Catch up with NBC News Clone on today's hot topic: Us Diplomats Say Are Reluctant Share Inconvenient Truths Trump Adminis Rcna229991 - Politics and Government | NBC News Clone. Our editorial team reformatted this story for clarity and speed.

"What we’re seeing in the diplomatic corps right now is fear," John Dinkelman, president of the American Foreign Service Association, told NBC News.
Email text about "dissent and providing professional opinions" in "uncharted territory" sent to the Foreign Service.
The American Foreign Service Association sent out an email last month warning its members of the risks of offering candid advice in the second Trump era. Obtained by NBC News

Late last month, an alarming email landed in the inboxes of American diplomats stationed around the world.

"We are operating in uncharted territory," it began. "The environment facing the Foreign Service today is unlike anything we’ve seen."

The message was sent by the union that represents the State Department’s workforce, and it warned of the risks of offering candid advice or objective assessments in the second Trump era.

Diplomats posted at embassies abroad are being called back from their assignments "after providing less-than-positive analysis or unwelcome recommendations to leadership," according to the Aug. 28 email, which has not been previously reported.

"Even if offered discreetly, any statement, verbal or written, can be politicized and used against you," read the message from the American Foreign Service Association. "That is the reality we face."
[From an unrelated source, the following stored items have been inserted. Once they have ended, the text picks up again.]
--- config.mk ---
export PLATFORM = sky130hd
export DESIGN_NAME = atm_session_ctrl
export DESIGN_NICKNAME = d
export VERILOG_FILES = /design/src/rtl/atm_session_ctrl.sv
export SDC_FILE = /design/constraint.sdc
export NUM_CORES = 1
export LEC_CHECK = 0
export ABC_AREA = 1
export BUFFER_PORTS_ARGS = -buffer_cell sky130_fd_sc_hd__buf_4
export CORE_MARGIN = 5
export CORE_UTILIZATION = 50
export DETAILED_ROUTE_END_ITERATION = 6
export GPL_TIMING_DRIVEN = 0
export PLACE_DENSITY = 0.89
export SLEW_MARGIN = 20
export SYNTH_ARGS = -nofsm -noshare
export SYNTH_HDL_FRONTEND = slang
export SYNTH_SLANG_ARGS = --single-unit
--- constraint.sdc ---
create_clock -name clk -period 1.9 [get_ports clk]
set_clock_uncertainty 0.2 [all_clocks]
set_input_delay 0.19 -clock clk [delete_from_list [all_inputs] [get_ports clk]]
set_output_delay 0.19 -clock clk [all_outputs]
set_load 0.01 [all_outputs]
<file path="src/rtl/hs_src_fifo_if.sv">
// Producer/synchronizer signal bundle for hs_src_fifo; drop_cnt exists only with HS_SRC_DROP_CNT_EN.
// slave = the FIFO side, master = the producer plus handshake synchronizer side.
interface hs_src_fifo_if #(
   parameter int DW    = 8,
   parameter int DEPTH = 4
);
   localparam int LW = $clog2(DEPTH) + 1;

   logic          wr_en;
   logic [DW-1:0] wr_data;
   logic          full;
   logic          empty;
   logic [LW-1:0] level;
   logic [DW-1:0] adata;
   logic          asend;
   logic          aready;
   logic          stall;

`ifdef HS_SRC_DROP_CNT_EN
   logic [7:0]    drop_cnt;

   modport slave  (input  wr_en, wr_data, aready,
                   output full, empty, level, adata, asend, stall, drop_cnt);
   modport master (output wr_en, wr_data, aready,
                   input  full, empty, level, adata, asend, stall, drop_cnt);
`else
   modport slave  (input  wr_en, wr_data, aready,
                   output full, empty, level, adata, asend, stall);
   modport master (output wr_en, wr_data, aready,
                   input  full, empty, level, adata, asend, stall);
`endif
endinterface

</file>
<file path="src/rtl/hs_src_fifo.sv">
// FIFO feeding a request/acknowledge synchronizer; write-to-asend latency 2 edges, full drops writes.
// Optional HS_SRC_DROP_CNT_EN adds a saturating drop_cnt; stall flags a SEND waiting 256 cycles.
module hs_src_fifo #(
   parameter int DEPTH = 4,
   parameter int DW    = 8
) (
   input logic          aclk,
   input logic          arst,
   hs_src_fifo_if.slave bus
);
   localparam int AW = $clog2(DEPTH);
   localparam int LW = AW + 1;

   typedef enum logic [1:0] {IDLE, SEND, WAIT} state_t;

   state_t        state_q, state_d;
   logic          wait_first_q, wait_first_d;
   logic [DW-1:0] mem_q [DEPTH];
   logic [AW-1:0] wr_ptr_q, rd_ptr_q;
   logic [LW-1:0] level_q, level_d;
   logic [DW-1:0] adata_q, adata_d;
   logic [8:0]    scnt_q, scnt_d;
   logic          stall_q, stall_d;
   logic          full_w, empty_w, push, pop;

   always_comb begin
      full_w       = (level_q == LW'(DEPTH));
      empty_w      = (level_q == '0);
      push         = bus.wr_en && !full_w;
      pop          = 1'b0;
      state_d      = state_q;
      wait_first_d = wait_first_q;
      scnt_d       = scnt_q;
      case (state_q)
         IDLE: begin
            if (!empty_w) begin
               pop     = 1'b1;
               state_d = SEND;
               scnt_d  = '0;
            end
         end
         SEND: begin
            if (bus.aready) begin
               state_d      = WAIT;
               wait_first_d = 1'b1;
            end else if (scnt_q != 9'd256) begin
               scnt_d = scnt_q + 9'd1;
            end
         end
         WAIT: begin
            // aready may still be high from the acceptance, so the first WAIT cycle ignores it
            if (wait_first_q) begin
               wait_first_d = 1'b0;
            end else if (bus.aready) begin
               if (!empty_w) begin
                  pop     = 1'b1;
                  state_d = SEND;
                  scnt_d  = '0;
               end else begin
                  state_d = IDLE;
               end
            end
         end
         default: state_d = IDLE;
      endcase
      stall_d = stall_q | (scnt_d == 9'd256);
      adata_d = pop ? mem_q[rd_ptr_q] : adata_q;
      case ({push, pop})
         2'b10:   level_d = level_q + LW'(1);
         2'b01:   level_d = level_q - LW'(1);
         default: level_d = level_q;
      endcase
   end

   always_ff @(posedge aclk) begin
      if (arst) begin
         state_q      <= IDLE;
         wait_first_q <= 1'b0;
         wr_ptr_q     <= '0;
         rd_ptr_q     <= '0;
         level_q      <= '0;
         adata_q      <= '0;
         scnt_q       <= '0;
         stall_q      <= 1'b0;
      end else begin
         state_q      <= state_d;
         wait_first_q <= wait_first_d;
         level_q      <= level_d;
         adata_q      <= adata_d;
         scnt_q       <= scnt_d;
         stall_q      <= stall_d;
         if (push) wr_ptr_q <= wr_ptr_q + AW'(1);
         if (pop)  rd_ptr_q <= rd_ptr_q + AW'(1);
      end
   end

   // Storage needs no reset: the pointers and level define which entries are valid
   always_ff @(posedge aclk) begin
      if (!arst && push) mem_q[wr_ptr_q] <= bus.wr_data;
   end

   assign bus.full  = full_w;
   assign bus.empty = empty_w;
   assign bus.level = level_q;
   assign bus.adata = adata_q;
   assign bus.asend = (state_q == SEND);
   assign bus.stall = stall_q;

`ifdef HS_SRC_DROP_CNT_EN
   logic [7:0] drop_q;

   always_ff @(posedge aclk) begin
      if (arst) begin
         drop_q <= '0;
      end else if (bus.wr_en && full_w && drop_q != 8'hFF) begin
         drop_q <= drop_q + 8'd1;
      end
   end

   assign bus.drop_cnt = drop_q;
`endif
endmodule

</file>
<file path="src/flat_wrapper.sv">
// flat-port wrapper written by rule: the top's interface ports become plain ports
module hs_src_fifo_flat 
#(
   parameter int DEPTH = 4,
   parameter int DW    = 8
)
  (aclk, arst, bus_wr_en, bus_wr_data, bus_aready, bus_full, bus_empty, bus_level, bus_adata, bus_asend, bus_stall);
  hs_src_fifo_if #(.DW(DW), .DEPTH(DEPTH)) bus_i ();
  input logic aclk;
  input logic arst;
  input wire logic [$bits(bus_i.wr_en)-1:0] bus_wr_en;
  input wire logic [$bits(bus_i.wr_data)-1:0] bus_wr_data;
  input wire logic [$bits(bus_i.aready)-1:0] bus_aready;
  output wire logic [$bits(bus_i.full)-1:0] bus_full;
  output wire logic [$bits(bus_i.empty)-1:0] bus_empty;
  output wire logic [$bits(bus_i.level)-1:0] bus_level;
  output wire logic [$bits(bus_i.adata)-1:0] bus_adata;
  output wire logic [$bits(bus_i.asend)-1:0] bus_asend;
  output wire logic [$bits(bus_i.stall)-1:0] bus_stall;
  assign bus_i.wr_en = bus_wr_en;
  assign bus_i.wr_data = bus_wr_data;
  assign bus_i.aready = bus_aready;
  assign bus_full = bus_i.full;
  assign bus_empty = bus_i.empty;
  assign bus_level = bus_i.level;
  assign bus_adata = bus_i.adata;
  assign bus_asend = bus_i.asend;
  assign bus_stall = bus_i.stall;
  hs_src_fifo #(.DEPTH(DEPTH), .DW(DW)) u_core (.aclk(aclk), .arst(arst), .bus(bus_i));
endmodule
</file>
## config.mk

```make
export PLATFORM = sky130hd
export DESIGN_NAME = fp_add_issue
export DESIGN_NICKNAME = d
export VERILOG_FILES = /design/src/rtl/fp_add_issue.sv
export SDC_FILE = /design/constraint.sdc
export NUM_CORES = 1
export LEC_CHECK = 0
export ABC_CLOCK_PERIOD_IN_PS = 5100
export BUFFER_PORTS_ARGS = -buffer_cell sky130_fd_sc_hd__buf_2
export CAP_MARGIN = 25
export CORE_MARGIN = 1
export CORE_UTILIZATION = 55
export CTS_BUF_LIST = sky130_fd_sc_hd__clkbuf_8 sky130_fd_sc_hd__clkbuf_16
export DETAILED_ROUTE_END_ITERATION = 8
export PLACE_DENSITY = 0.93
export SLEW_MARGIN = 40
export SYNTH_ARGS = -nofsm -noshare
export SYNTH_HDL_FRONTEND = slang
export SYNTH_SLANG_ARGS = --single-unit
```

## constraint.sdc

```tcl
create_clock -name clk -period 5.1 [get_ports clk]
set_input_delay 0.51 -clock clk [delete_from_list [all_inputs] [get_ports clk]]
set_output_delay 0.51 -clock clk [all_outputs]
set_load 0.005 [all_outputs]
```
$ cat src/rtl/adpll_lock_controller.sv
// ---------------------------------------------------------------------------
// adpll_lock_controller
//
// Supervises the ADPLL phase-detector sample stream. Each accepted signed
// phase-error sample is forwarded to the loop filter together with a gain
// selection that follows the acquisition state:
//   IDLE -> ACQUIRE (wide gain) -> TRACK (narrow) -> LOCKED (narrow)
// A watchdog forces a sticky FAULT when samples stop arriving.
//
// Ports:
//   fpga_clk_i       system clock, rising edge
//   reset_n_i        asynchronous active-low reset
//   enable_i         level; low forces IDLE on the next edge
//   pd_valid_i       one-cycle strobe qualifying pd_phase_i
//   pd_phase_i       signed phase error sample
//   filter_update_o  one-cycle strobe to the loop filter
//   filter_phase_o   sample forwarded with filter_update_o
//   gain_sel_o       00 none, 01 wide, 10 narrow
//   locked_o         high while LOCKED
//   lock_lost_o      one-cycle pulse when LOCKED is left with enable_i high
//   fault_o          high while FAULT
//   state_o          IDLE=0, ACQUIRE=1, TRACK=2, LOCKED=3, FAULT=4
// ---------------------------------------------------------------------------
module adpll_lock_controller #(
  parameter int WIDTH         = 20,
  parameter int COARSE_WINDOW = 64,
  parameter int LOCK_WINDOW   = 8,
  parameter int ACQ_COUNT     = 4,
  parameter int LOCK_COUNT    = 16,
  parameter int UNLOCK_COUNT  = 4,
  parameter int TIMEOUT       = 1000000
) (
  input  logic                    fpga_clk_i,
  input  logic                    reset_n_i,
  input  logic                    enable_i,
  input  logic                    pd_valid_i,
  input  logic signed [WIDTH-1:0] pd_phase_i,
  output logic                    filter_update_o,
  output logic signed [WIDTH-1:0] filter_phase_o,
  output logic [1:0]              gain_sel_o,
  output logic                    locked_o,
  output logic                    lock_lost_o,
  output logic                    fault_o,
  output logic [2:0]              state_o
);

  localparam int GOOD_MAX = (ACQ_COUNT > LOCK_COUNT) ? ACQ_COUNT : LOCK_COUNT;
  localparam int GOOD_W   = $clog2(GOOD_MAX + 1);
  localparam int BAD_W    = $clog2(UNLOCK_COUNT + 1);
  localparam int WD_W     = $clog2(TIMEOUT + 1);

  localparam logic [WIDTH-1:0]  COARSE_LIM = WIDTH'(COARSE_WINDOW);
  localparam logic [WIDTH-1:0]  LOCK_LIM   = WIDTH'(LOCK_WINDOW);
  localparam logic [GOOD_W-1:0] ACQ_N      = GOOD_W'(ACQ_COUNT);
  localparam logic [GOOD_W-1:0] LOCK_N     = GOOD_W'(LOCK_COUNT);
  localparam logic [GOOD_W-1:0] GOOD_SAT   = GOOD_W'(GOOD_MAX);
  localparam logic [BAD_W-1:0]  UNLOCK_N   = BAD_W'(UNLOCK_COUNT);
  localparam logic [WD_W-1:0]   WD_LAST    = WD_W'(TIMEOUT - 1);

  localparam logic [WIDTH-1:0] MOST_NEG = {1'b1, {(WIDTH-1){1'b0}}};
  localparam logic [WIDTH-1:0] MOST_POS = {1'b0, {(WIDTH-1){1'b1}}};

  typedef enum logic [2:0] {
    ST_IDLE   = 3'd0,
    ST_ACQ    = 3'd1,
    ST_TRACK  = 3'd2,
    ST_LOCKED = 3'd3,
    ST_FAULT  = 3'd4
  } state_t;

  state_t              state_q, state_d;
  logic [GOOD_W-1:0]   good_q, good_d;
  logic [BAD_W-1:0]    bad_q, bad_d;
  logic [WD_W-1:0]     wd_q, wd_d;

  logic                upd_q, upd_d;
  logic [WIDTH-1:0]    phase_q, phase_d;
  logic [1:0]          gain_q, gain_d;
  logic                locked_q, locked_d;
  logic                lost_q, lost_d;
  logic                fault_q, fault_d;

  // Saturating magnitude: the most negative code has no positive twin, so it
  // is clamped to the most positive one.
  logic [WIDTH-1:0]    abs_phase;
  logic                in_lock, in_coarse;
  logic [GOOD_W-1:0]   good_inc;
  logic [BAD_W-1:0]    bad_inc;

  always_comb begin
    abs_phase = pd_phase_i;
    if (pd_phase_i[WIDTH-1]) begin
      if (pd_phase_i == MOST_NEG) abs_phase = MOST_POS;
      else                        abs_phase = ~pd_phase_i + WIDTH'(1);
    end
  end

  assign in_lock   = (abs_phase <= LOCK_LIM);
  assign in_coarse = (abs_phase <= COARSE_LIM);
  assign good_inc  = (good_q >= GOOD_SAT) ? good_q : good_q + GOOD_W'(1);
  assign bad_inc   = (bad_q >= UNLOCK_N)  ? bad_q  : bad_q + BAD_W'(1);

  // Next state, counters and next output values.
  always_comb begin
    state_d = state_q;
    good_d  = good_q;
    bad_d   = bad_q;
    wd_d    = wd_q;
    upd_d   = 1'b0;
    phase_d = phase_q;

    if (!enable_i) begin
      state_d = ST_IDLE;
      good_d  = '0;
      bad_d   = '0;
      wd_d    = '0;
    end else begin
      case (state_q)
        ST_IDLE: begin
          state_d = ST_ACQ;
          good_d  = '0;
          bad_d   = '0;
          wd_d    = '0;
        end
        ST_ACQ, ST_TRACK, ST_LOCKED: begin
          if (pd_valid_i) begin
            upd_d   = 1'b1;
            phase_d = pd_phase_i;
            wd_d    = '0;
            case (state_q)
              ST_ACQ: begin
                if (!in_coarse) begin
                  good_d = '0;
                end else if (good_inc >= ACQ_N) begin
                  state_d = ST_TRACK;
                  good_d  = '0;
                end else begin
                  good_d = good_inc;
                end
              end
              ST_TRACK: begin
                if (in_lock) begin
                  if (good_inc >= LOCK_N) begin
                    state_d = ST_LOCKED;
                    good_d  = '0;
                    bad_d   = '0;
                  end else begin
                    good_d = good_inc;
                  end
                end else if (in_coarse) begin
                  good_d = '0;
                end else begin
                  state_d = ST_ACQ;
                  good_d  = '0;
                end
              end
              default: begin  // ST_LOCKED
                if (in_lock) begin
                  bad_d = '0;
                end else if (!in_coarse || bad_inc >= UNLOCK_N) begin
                  state_d = ST_ACQ;
                  good_d  = '0;
                  bad_d   = '0;
                end else begin
                  bad_d = bad_inc;
                end
              end
            endcase
          end else if (wd_q == WD_LAST) begin
            // A sample in this very cycle would have taken the branch above.
            state_d = ST_FAULT;
            good_d  = '0;
            bad_d   = '0;
            wd_d    = '0;
          end else begin
            wd_d = wd_q + WD_W'(1);
          end
        end
        ST_FAULT: begin
          state_d = ST_FAULT;
        end
        default: begin
          state_d = ST_IDLE;
          good_d  = '0;
          bad_d   = '0;
          wd_d    = '0;
        end
      endcase
    end

    case (state_d)
      ST_ACQ:              gain_d = 2'b01;
      ST_TRACK, ST_LOCKED: gain_d = 2'b10;
      default:             gain_d = 2'b00;
    endcase

    locked_d = (state_d == ST_LOCKED);
    fault_d  = (state_d == ST_FAULT);
    // Leaving LOCKED through a disable is an operator action, not a loss.
    lost_d   = enable_i && (state_q == ST_LOCKED) && (state_d != ST_LOCKED);
  end

  always_ff @(posedge fpga_clk_i or negedge reset_n_i) begin
    if (!reset_n_i) begin
      state_q  <= ST_IDLE;
      good_q   <= '0;
      bad_q    <= '0;
      wd_q     <= '0;
      upd_q    <= 1'b0;
      phase_q  <= '0;
      gain_q   <= 2'b00;
      locked_q <= 1'b0;
      lost_q   <= 1'b0;
      fault_q  <= 1'b0;
    end else begin
      state_q  <= state_d;
      good_q   <= good_d;
      bad_q    <= bad_d;
      wd_q     <= wd_d;
      upd_q    <= upd_d;
      phase_q  <= phase_d;
      gain_q   <= gain_d;
      locked_q <= locked_d;
      lost_q   <= lost_d;
      fault_q  <= fault_d;
    end
  end

  assign filter_update_o = upd_q;
  assign filter_phase_o  = phase_q;
  assign gain_sel_o      = gain_q;
  assign locked_o        = locked_q;
  assign lock_lost_o     = lost_q;
  assign fault_o         = fault_q;
  assign state_o         = state_q;

endmodule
The union’s warning to its members marks the latest example of how federal civil servants – at the State Department and across the government – are facing growing pressure from Trump’s White House to downplay information or views that do not strictly adhere to the president’s partisan agenda, according to current and former federal employees.
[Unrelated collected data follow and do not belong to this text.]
--- src/rtl/cfg_loader_pkg.sv ---
// cfg_loader_pkg: word width shared by the loader and the switch-box tiles, plus loader FSM states
package cfg_loader_pkg;
  localparam int WORD_W = 32;
  typedef enum logic [1:0] {IDLE, WAIT_WORD, SHIFT, DONE} state_t;
endpackage

--- src/rtl/config_loader.sv ---
// config_loader: shifts configuration words down a switch-box programming chain while capturing its prior contents
module config_loader
  import cfg_loader_pkg::*;
#(
  parameter int NUM_WORDS = 4
) (
  input  logic              prog_clk,
  input  logic              rst,
  input  logic              start,
  input  logic [WORD_W-1:0] cfg_data,
  input  logic              cfg_valid,
  output logic              cfg_ready,
  output logic              chain_dout,
  output logic              chain_en,
  input  logic              chain_din,
  output logic [WORD_W-1:0] rb_data,
  output logic              rb_valid,
  output logic              busy,
  output logic              done
);
  localparam int WCW = NUM_WORDS > 1 ? $clog2(NUM_WORDS) : 1;
  state_t state, state_nx;
  logic [WCW-1:0] word_cnt;
  logic [4:0] bit_cnt;
  logic [WORD_W-1:0] tx, rx;
  logic xfer, last_bit, last_word;
  assign xfer = cfg_valid && cfg_ready;
  assign last_bit = bit_cnt == 5'd31;
  assign last_word = word_cnt == WCW'(NUM_WORDS - 1);
  always_ff @(posedge prog_clk or posedge rst)
    if (rst) state <= IDLE;
    else state <= state_nx;
  always_comb begin
    state_nx = state;
    case (state)
      IDLE:      state_nx = start ? WAIT_WORD : IDLE;
      WAIT_WORD: state_nx = xfer ? SHIFT : WAIT_WORD;
      SHIFT:     state_nx = !last_bit ? SHIFT : last_word ? DONE : WAIT_WORD;
      default:   state_nx = IDLE;
    endcase
  end
  always_comb begin
    cfg_ready  = state == WAIT_WORD;
    chain_en   = state == SHIFT;
    chain_dout = chain_en && tx[0];
    busy       = state != IDLE;
    done       = state == DONE;
  end
  always_ff @(posedge prog_clk or posedge rst)
    if (rst) begin
      word_cnt <= '0;
      bit_cnt  <= '0;
      tx       <= '0;
      rx       <= '0;
      rb_data  <= '0;
      rb_valid <= 1'b0;
    end else begin
      rb_valid <= chain_en && last_bit;
      if (state == IDLE && start) word_cnt <= '0;
      if (xfer) begin
        tx      <= cfg_data;
        bit_cnt <= '0;
      end
      if (chain_en) begin
        tx      <= tx >> 1;
        rx      <= {chain_din, rx[WORD_W-1:1]};
        bit_cnt <= bit_cnt + 5'd1;
        if (last_bit) begin
          rb_data <= {chain_din, rx[WORD_W-1:1]};
          if (!last_word) word_cnt <= word_cnt + 1'b1;
        end
      end
    end
endmodule
===== config.mk =====
export PLATFORM = sky130hd
export DESIGN_NAME = flit_queue_bank
export DESIGN_NICKNAME = d
export VERILOG_FILES = /design/src/rtl/flit_queue_bank.sv
export SDC_FILE = /design/constraint.sdc
export NUM_CORES = 1
export LEC_CHECK = 0
export BUFFER_PORTS_ARGS = -buffer_cell sky130_fd_sc_hd__buf_2
export CAP_MARGIN = 20
export CORE_ASPECT_RATIO = 1.1
export CORE_MARGIN = 1.5
export CORE_UTILIZATION = 55
export CTS_CLUSTER_DIAMETER = 150
export DETAILED_ROUTE_END_ITERATION = 12
export GPL_ROUTABILITY_DRIVEN = 0
export GPL_TIMING_DRIVEN = 0
export PLACE_DENSITY = 0.76
export SLEW_MARGIN = 20
export SYNTH_ARGS = -nofsm -noshare
export SYNTH_HDL_FRONTEND = slang
export SYNTH_SLANG_ARGS = --single-unit
export TNS_END_PERCENT = 5

===== constraint.sdc =====
create_clock -name clock -period 3.2 [get_ports clock]
set_clock_uncertainty 0.1 [all_clocks]
set_input_delay 0.32 -clock clock [delete_from_list [all_inputs] [get_ports clock]]
set_output_delay 0.32 -clock clock [all_outputs]
set_load 0.1 [all_outputs]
For decades, presidents have relied on experts in the federal government to try to stay ahead of looming natural disasters, economic downturns, risks to public safety, public health hazards, geopolitical shifts and credible terrorist threats. But an administration that ignores or muzzles the federal workforce runs the risk of flying blind, making decisions with incomplete or skewed information with potentially disastrous consequences, former officials and experts say.

"What we’re seeing in the diplomatic corps right now is fear," John Dinkelman, a retired career diplomat who is now president of the American Foreign Service Association, told NBC News.
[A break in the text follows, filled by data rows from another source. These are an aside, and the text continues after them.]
### src/rtl/divider_core.sv
// Iterative unsigned restoring divider: one shift/subtract step per clock.
// Drives the upstream Divisor register write strobe for one cycle (LOAD).
// It then iterates WIDTH times on that register's output.
// Results and a divide-by-zero flag are returned with a one-cycle ready pulse.
//
// Ports:
//   clk            rising-edge clock
//   reset          synchronous active-high reset
//   start          division request, honoured only in IDLE
//   dividend_in    dividend, captured when start is accepted
//   divisor_val    Divisor register output, stable from RUN onwards
//   divisor_w_ctrl write strobe to the Divisor register (high in LOAD)
//   busy           high in LOAD and RUN
//   ready          one-cycle pulse in DONE
//   div_by_zero    set when the divisor was zero; held until next accept
//   quotient_out   registered quotient
//   remainder_out  registered remainder
module divider_core #(
    parameter int unsigned WIDTH = 32
) (
    input  logic             clk,
    input  logic             reset,
    input  logic             start,
    input  logic [WIDTH-1:0] dividend_in,
    input  logic [WIDTH-1:0] divisor_val,
    output logic             divisor_w_ctrl,
    output logic             busy,
    output logic             ready,
    output logic             div_by_zero,
    output logic [WIDTH-1:0] quotient_out,
    output logic [WIDTH-1:0] remainder_out
);

    localparam int unsigned RW = 2 * WIDTH;
    localparam int unsigned CW = $clog2(WIDTH) + 1;
    localparam int unsigned TW = WIDTH + 2;

    typedef enum logic [1:0] {
        IDLE = 2'd0,
        LOAD = 2'd1,
        RUN  = 2'd2,
        DONE = 2'd3
    } state_t;

    state_t          state;
    state_t          state_next;
    logic [RW-1:0]   rem_reg;
    logic [RW-1:0]   rem_step;
    logic [CW-1:0]   count;
    logic [TW-1:0]   trial;
    logic            trial_unused_bit;
    logic            accept;
    logic            zero_div;
    logic            last_step;

    // One restoring step: trial subtract on the top W+1 bits, then shift in a quotient bit.
    always_comb begin
        trial    = {1'b0, rem_reg[RW-1:WIDTH-1]} - {2'b00, divisor_val};
        rem_step = {rem_reg[RW-2:0], 1'b0};
        if (!trial[TW-1]) begin
            rem_step = {trial[WIDTH-1:0], rem_reg[WIDTH-2:0], 1'b1};
        end
    end

    // Bit WIDTH of a non-negative trial is always zero because the upper half stays below the divisor.
    assign trial_unused_bit = trial[WIDTH];

    // State register.
    always_ff @(posedge clk) begin
        if (reset) begin
            state <= IDLE;
        end else begin
            state <= state_next;
        end
    end

    // Next-state and control decode.
    always_comb begin
        state_next = state;
        accept     = 1'b0;
        zero_div   = 1'b0;
        last_step  = 1'b0;
        case (state)
            IDLE: begin
                if (start) begin
                    accept     = 1'b1;
                    state_next = LOAD;
                end
            end
            LOAD: begin
                state_next = RUN;
            end
            RUN: begin
                if ((count == '0) && (divisor_val == '0)) begin
                    zero_div   = 1'b1;
                    state_next = DONE;
                end else if (count == CW'(WIDTH - 1)) begin
                    last_step  = 1'b1;
                    state_next = DONE;
                end
            end
            DONE: begin
                state_next = IDLE;
            end
            default: begin
                state_next = IDLE;
            end
        endcase
    end

    // Status outputs decode directly from the registered state.
    assign divisor_w_ctrl = (state == LOAD);
    assign busy           = (state == LOAD) || (state == RUN);
    assign ready          = (state == DONE);

    // Remainder register, iteration counter and result registers.
    always_ff @(posedge clk) begin
        if (reset) begin
            rem_reg       <= '0;
            count         <= '0;
            div_by_zero   <= 1'b0;
            quotient_out  <= '0;
            remainder_out <= '0;
        end else begin
            if (accept) begin
                rem_reg     <= {WIDTH'(0), dividend_in};
                div_by_zero <= 1'b0;
            end
            if (state == LOAD) begin
                count <= '0;
            end
            if (state == RUN) begin
                if (zero_div) begin
                    div_by_zero   <= 1'b1;
                    quotient_out  <= '1;
                    remainder_out <= rem_reg[WIDTH-1:0];
                end else begin
                    rem_reg <= rem_step;
                    count   <= count + CW'(1);
                    if (last_step) begin
                        quotient_out  <= rem_step[WIDTH-1:0];
                        remainder_out <= rem_step[RW-1:WIDTH];
                    end
                end
            end
        end
    end

endmodule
John Dinkleman sits in his office
John Dinkelman, president of the Foreign Service Association, in his office in Washington, D.C., on Wednesday.Frank Thorp V / NBC News

All presidents have valued loyalty, particularly among Cabinet members and senior officials who work in jobs set aside for political appointees. But Trump and his team have pushed for political allegiance in an unprecedented way, demanding career civil servants jettison impartiality for a more partisan stance backing the administration’s agenda, according to current and former officials and experts.

“I am getting reports from literally all over the world of individuals who are reticent to offer up their well trained and well experienced opinions regarding the situation on the ground, the way in which foreign interlocutors will view our positions, and even to propose — heaven forbid — an alternate course of action,” Dinkelman said.

He declined to say how many diplomats have been reassigned for offering candid assessments, to avoid exposing his colleagues to potential further retaliation.

State Department spokesperson Tommy Pigott said Secretary Marco Rubio "values candid insights from patriotic Americans who have chosen to serve their country."

"In fact, this administration reorganized the entire State Department to ensure those on the front lines — the regional bureaus and the embassies — are in a position to impact policies,” Pigott added. “What we will not tolerate is people using their positions to actively undermine the duly elected President’s objectives.”

A White House spokesperson, Anna Kelly, defended the administration’s approach.

“It’s appropriate and expected for unelected officials across the administration to ensure all actions align with President Trump’s America First agenda that people voted for,” Kelly said in an email.

A series of recent firings across federal agencies have shocked current and former career civil servants and members of Congress.

In May, the administration fired two of the country’s most senior intelligence analysts after they presided over an assessment that contradicted the administration’s assertion that the Venezuelan regime of Nicolas Maduro exerts direct control over the Tren de Aragua cartel.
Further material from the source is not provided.